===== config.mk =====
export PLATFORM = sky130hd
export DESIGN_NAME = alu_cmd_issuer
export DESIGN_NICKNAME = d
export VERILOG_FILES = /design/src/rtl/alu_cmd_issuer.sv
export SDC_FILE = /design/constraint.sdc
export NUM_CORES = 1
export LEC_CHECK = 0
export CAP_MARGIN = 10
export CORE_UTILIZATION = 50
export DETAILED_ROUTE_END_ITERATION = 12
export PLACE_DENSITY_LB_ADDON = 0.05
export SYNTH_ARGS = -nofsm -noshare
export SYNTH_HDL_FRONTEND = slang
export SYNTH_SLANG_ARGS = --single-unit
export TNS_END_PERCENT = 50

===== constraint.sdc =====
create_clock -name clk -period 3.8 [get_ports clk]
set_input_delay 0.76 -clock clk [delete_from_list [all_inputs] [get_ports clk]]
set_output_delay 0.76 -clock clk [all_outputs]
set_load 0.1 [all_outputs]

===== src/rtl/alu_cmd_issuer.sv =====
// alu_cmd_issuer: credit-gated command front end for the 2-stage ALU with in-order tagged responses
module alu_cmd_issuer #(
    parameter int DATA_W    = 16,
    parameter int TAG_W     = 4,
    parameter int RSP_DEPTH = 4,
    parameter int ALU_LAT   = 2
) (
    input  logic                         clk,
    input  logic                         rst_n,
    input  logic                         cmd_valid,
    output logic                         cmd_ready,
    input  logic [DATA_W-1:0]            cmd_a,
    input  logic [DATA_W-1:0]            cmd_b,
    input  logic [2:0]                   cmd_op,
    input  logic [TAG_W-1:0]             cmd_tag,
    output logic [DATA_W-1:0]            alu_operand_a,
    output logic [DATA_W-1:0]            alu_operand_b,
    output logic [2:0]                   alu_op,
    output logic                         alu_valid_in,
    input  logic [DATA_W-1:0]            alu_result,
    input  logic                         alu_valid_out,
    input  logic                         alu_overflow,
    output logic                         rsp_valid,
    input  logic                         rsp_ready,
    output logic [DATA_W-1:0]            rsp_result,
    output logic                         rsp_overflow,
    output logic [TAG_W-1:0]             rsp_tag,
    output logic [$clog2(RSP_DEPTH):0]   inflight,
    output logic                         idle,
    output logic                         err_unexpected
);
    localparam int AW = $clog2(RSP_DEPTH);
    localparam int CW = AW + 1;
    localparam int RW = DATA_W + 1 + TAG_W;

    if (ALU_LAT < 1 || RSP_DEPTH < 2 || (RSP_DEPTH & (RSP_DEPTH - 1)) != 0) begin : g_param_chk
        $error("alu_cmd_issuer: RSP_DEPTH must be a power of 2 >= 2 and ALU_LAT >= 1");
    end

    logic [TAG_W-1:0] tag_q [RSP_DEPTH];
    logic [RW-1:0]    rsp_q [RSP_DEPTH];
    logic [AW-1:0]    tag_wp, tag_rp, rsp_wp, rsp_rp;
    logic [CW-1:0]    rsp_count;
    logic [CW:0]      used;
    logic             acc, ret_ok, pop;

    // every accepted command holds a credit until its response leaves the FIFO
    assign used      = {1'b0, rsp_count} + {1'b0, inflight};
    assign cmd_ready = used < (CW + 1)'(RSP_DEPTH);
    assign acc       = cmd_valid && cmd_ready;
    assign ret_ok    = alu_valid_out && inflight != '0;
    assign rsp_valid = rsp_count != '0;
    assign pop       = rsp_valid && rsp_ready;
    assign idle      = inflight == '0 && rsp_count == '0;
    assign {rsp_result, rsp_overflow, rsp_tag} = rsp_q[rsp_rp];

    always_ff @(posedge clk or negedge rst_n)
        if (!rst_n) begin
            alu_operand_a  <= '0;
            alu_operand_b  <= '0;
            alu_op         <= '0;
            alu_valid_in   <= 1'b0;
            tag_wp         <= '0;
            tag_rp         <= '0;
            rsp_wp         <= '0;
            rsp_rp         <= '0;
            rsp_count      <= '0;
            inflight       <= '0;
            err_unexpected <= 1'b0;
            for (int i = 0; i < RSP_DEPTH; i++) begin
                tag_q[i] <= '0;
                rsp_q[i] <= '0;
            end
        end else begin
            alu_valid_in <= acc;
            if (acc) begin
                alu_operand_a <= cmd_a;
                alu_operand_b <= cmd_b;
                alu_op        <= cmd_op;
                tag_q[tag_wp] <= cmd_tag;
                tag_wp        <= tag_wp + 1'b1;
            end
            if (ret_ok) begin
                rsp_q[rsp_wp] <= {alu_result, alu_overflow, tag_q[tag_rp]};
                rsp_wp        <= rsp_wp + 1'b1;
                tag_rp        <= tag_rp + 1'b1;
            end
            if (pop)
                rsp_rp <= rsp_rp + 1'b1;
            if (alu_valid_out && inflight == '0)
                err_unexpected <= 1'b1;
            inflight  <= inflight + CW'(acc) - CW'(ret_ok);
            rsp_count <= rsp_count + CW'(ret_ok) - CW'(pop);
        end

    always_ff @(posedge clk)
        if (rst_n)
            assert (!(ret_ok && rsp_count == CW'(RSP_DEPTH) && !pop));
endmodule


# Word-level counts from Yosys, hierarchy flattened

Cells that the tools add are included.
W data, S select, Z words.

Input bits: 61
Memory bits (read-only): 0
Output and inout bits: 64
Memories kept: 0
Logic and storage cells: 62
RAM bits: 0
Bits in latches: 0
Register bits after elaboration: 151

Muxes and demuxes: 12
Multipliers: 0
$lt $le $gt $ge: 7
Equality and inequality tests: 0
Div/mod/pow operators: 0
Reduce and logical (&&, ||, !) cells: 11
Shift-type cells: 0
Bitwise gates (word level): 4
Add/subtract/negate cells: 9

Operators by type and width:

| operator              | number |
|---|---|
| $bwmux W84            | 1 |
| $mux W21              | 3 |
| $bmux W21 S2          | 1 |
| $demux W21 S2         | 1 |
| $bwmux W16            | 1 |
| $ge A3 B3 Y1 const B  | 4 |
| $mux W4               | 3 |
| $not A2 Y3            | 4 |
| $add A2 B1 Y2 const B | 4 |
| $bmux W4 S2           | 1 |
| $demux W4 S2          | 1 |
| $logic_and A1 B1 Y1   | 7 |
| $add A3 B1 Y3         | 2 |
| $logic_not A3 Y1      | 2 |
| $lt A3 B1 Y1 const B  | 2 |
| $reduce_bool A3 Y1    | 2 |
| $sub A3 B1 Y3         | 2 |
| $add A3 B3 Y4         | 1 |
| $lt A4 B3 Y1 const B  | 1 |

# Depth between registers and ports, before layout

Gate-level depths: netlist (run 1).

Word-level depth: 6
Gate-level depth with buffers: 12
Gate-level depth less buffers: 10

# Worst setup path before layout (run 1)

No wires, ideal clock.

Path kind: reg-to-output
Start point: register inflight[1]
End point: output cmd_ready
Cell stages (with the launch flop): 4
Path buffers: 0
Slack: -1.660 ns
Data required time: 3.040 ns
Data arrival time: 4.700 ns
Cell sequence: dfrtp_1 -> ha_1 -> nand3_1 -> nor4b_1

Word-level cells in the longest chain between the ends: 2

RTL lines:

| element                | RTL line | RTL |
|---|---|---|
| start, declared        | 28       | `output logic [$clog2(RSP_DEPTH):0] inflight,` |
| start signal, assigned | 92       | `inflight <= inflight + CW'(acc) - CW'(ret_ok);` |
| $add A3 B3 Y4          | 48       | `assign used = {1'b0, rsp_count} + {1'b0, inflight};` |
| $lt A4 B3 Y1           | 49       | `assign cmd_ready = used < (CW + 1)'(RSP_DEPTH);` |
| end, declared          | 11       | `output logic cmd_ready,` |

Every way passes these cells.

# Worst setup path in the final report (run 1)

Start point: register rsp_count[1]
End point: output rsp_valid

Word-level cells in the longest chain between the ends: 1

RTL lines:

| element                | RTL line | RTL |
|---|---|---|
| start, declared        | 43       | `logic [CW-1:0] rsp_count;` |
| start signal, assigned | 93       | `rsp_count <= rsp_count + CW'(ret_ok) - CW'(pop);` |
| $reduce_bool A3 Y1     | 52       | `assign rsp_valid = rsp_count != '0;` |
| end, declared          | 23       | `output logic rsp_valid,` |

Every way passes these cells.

*PROBLEM REQUIREMENTS*: Starting at the line with "always_ff @(posedge clk or negedge rst_n)" and ending at the line with "Operators by type", print each line of the listing above exactly, with no other lines.

*PROBLEM SOLUTION*:
    always_ff @(posedge clk or negedge rst_n)
        if (!rst_n) begin
            alu_operand_a  <= '0;
            alu_operand_b  <= '0;
            alu_op         <= '0;
            alu_valid_in   <= 1'b0;
            tag_wp         <= '0;
            tag_rp         <= '0;
            rsp_wp         <= '0;
            rsp_rp         <= '0;
            rsp_count      <= '0;
            inflight       <= '0;
            err_unexpected <= 1'b0;
            for (int i = 0; i < RSP_DEPTH; i++) begin
                tag_q[i] <= '0;
                rsp_q[i] <= '0;
            end
        end else begin
            alu_valid_in <= acc;
            if (acc) begin
                alu_operand_a <= cmd_a;
                alu_operand_b <= cmd_b;
                alu_op        <= cmd_op;
                tag_q[tag_wp] <= cmd_tag;
                tag_wp        <= tag_wp + 1'b1;
            end
            if (ret_ok) begin
                rsp_q[rsp_wp] <= {alu_result, alu_overflow, tag_q[tag_rp]};
                rsp_wp        <= rsp_wp + 1'b1;
                tag_rp        <= tag_rp + 1'b1;
            end
            if (pop)
                rsp_rp <= rsp_rp + 1'b1;
            if (alu_valid_out && inflight == '0)
                err_unexpected <= 1'b1;
            inflight  <= inflight + CW'(acc) - CW'(ret_ok);
            rsp_count <= rsp_count + CW'(ret_ok) - CW'(pop);
        end

    always_ff @(posedge clk)
        if (rst_n)
            assert (!(ret_ok && rsp_count == CW'(RSP_DEPTH) && !pop));
endmodule


# Word-level counts from Yosys, hierarchy flattened

Cells that the tools add are included.
W data, S select, Z words.

Input bits: 61
Memory bits (read-only): 0
Output and inout bits: 64
Memories kept: 0
Logic and storage cells: 62
RAM bits: 0
Bits in latches: 0
Register bits after elaboration: 151

Muxes and demuxes: 12
Multipliers: 0
$lt $le $gt $ge: 7
Equality and inequality tests: 0
Div/mod/pow operators: 0
Reduce and logical (&&, ||, !) cells: 11
Shift-type cells: 0
Bitwise gates (word level): 4
Add/subtract/negate cells: 9

Operators by type and width:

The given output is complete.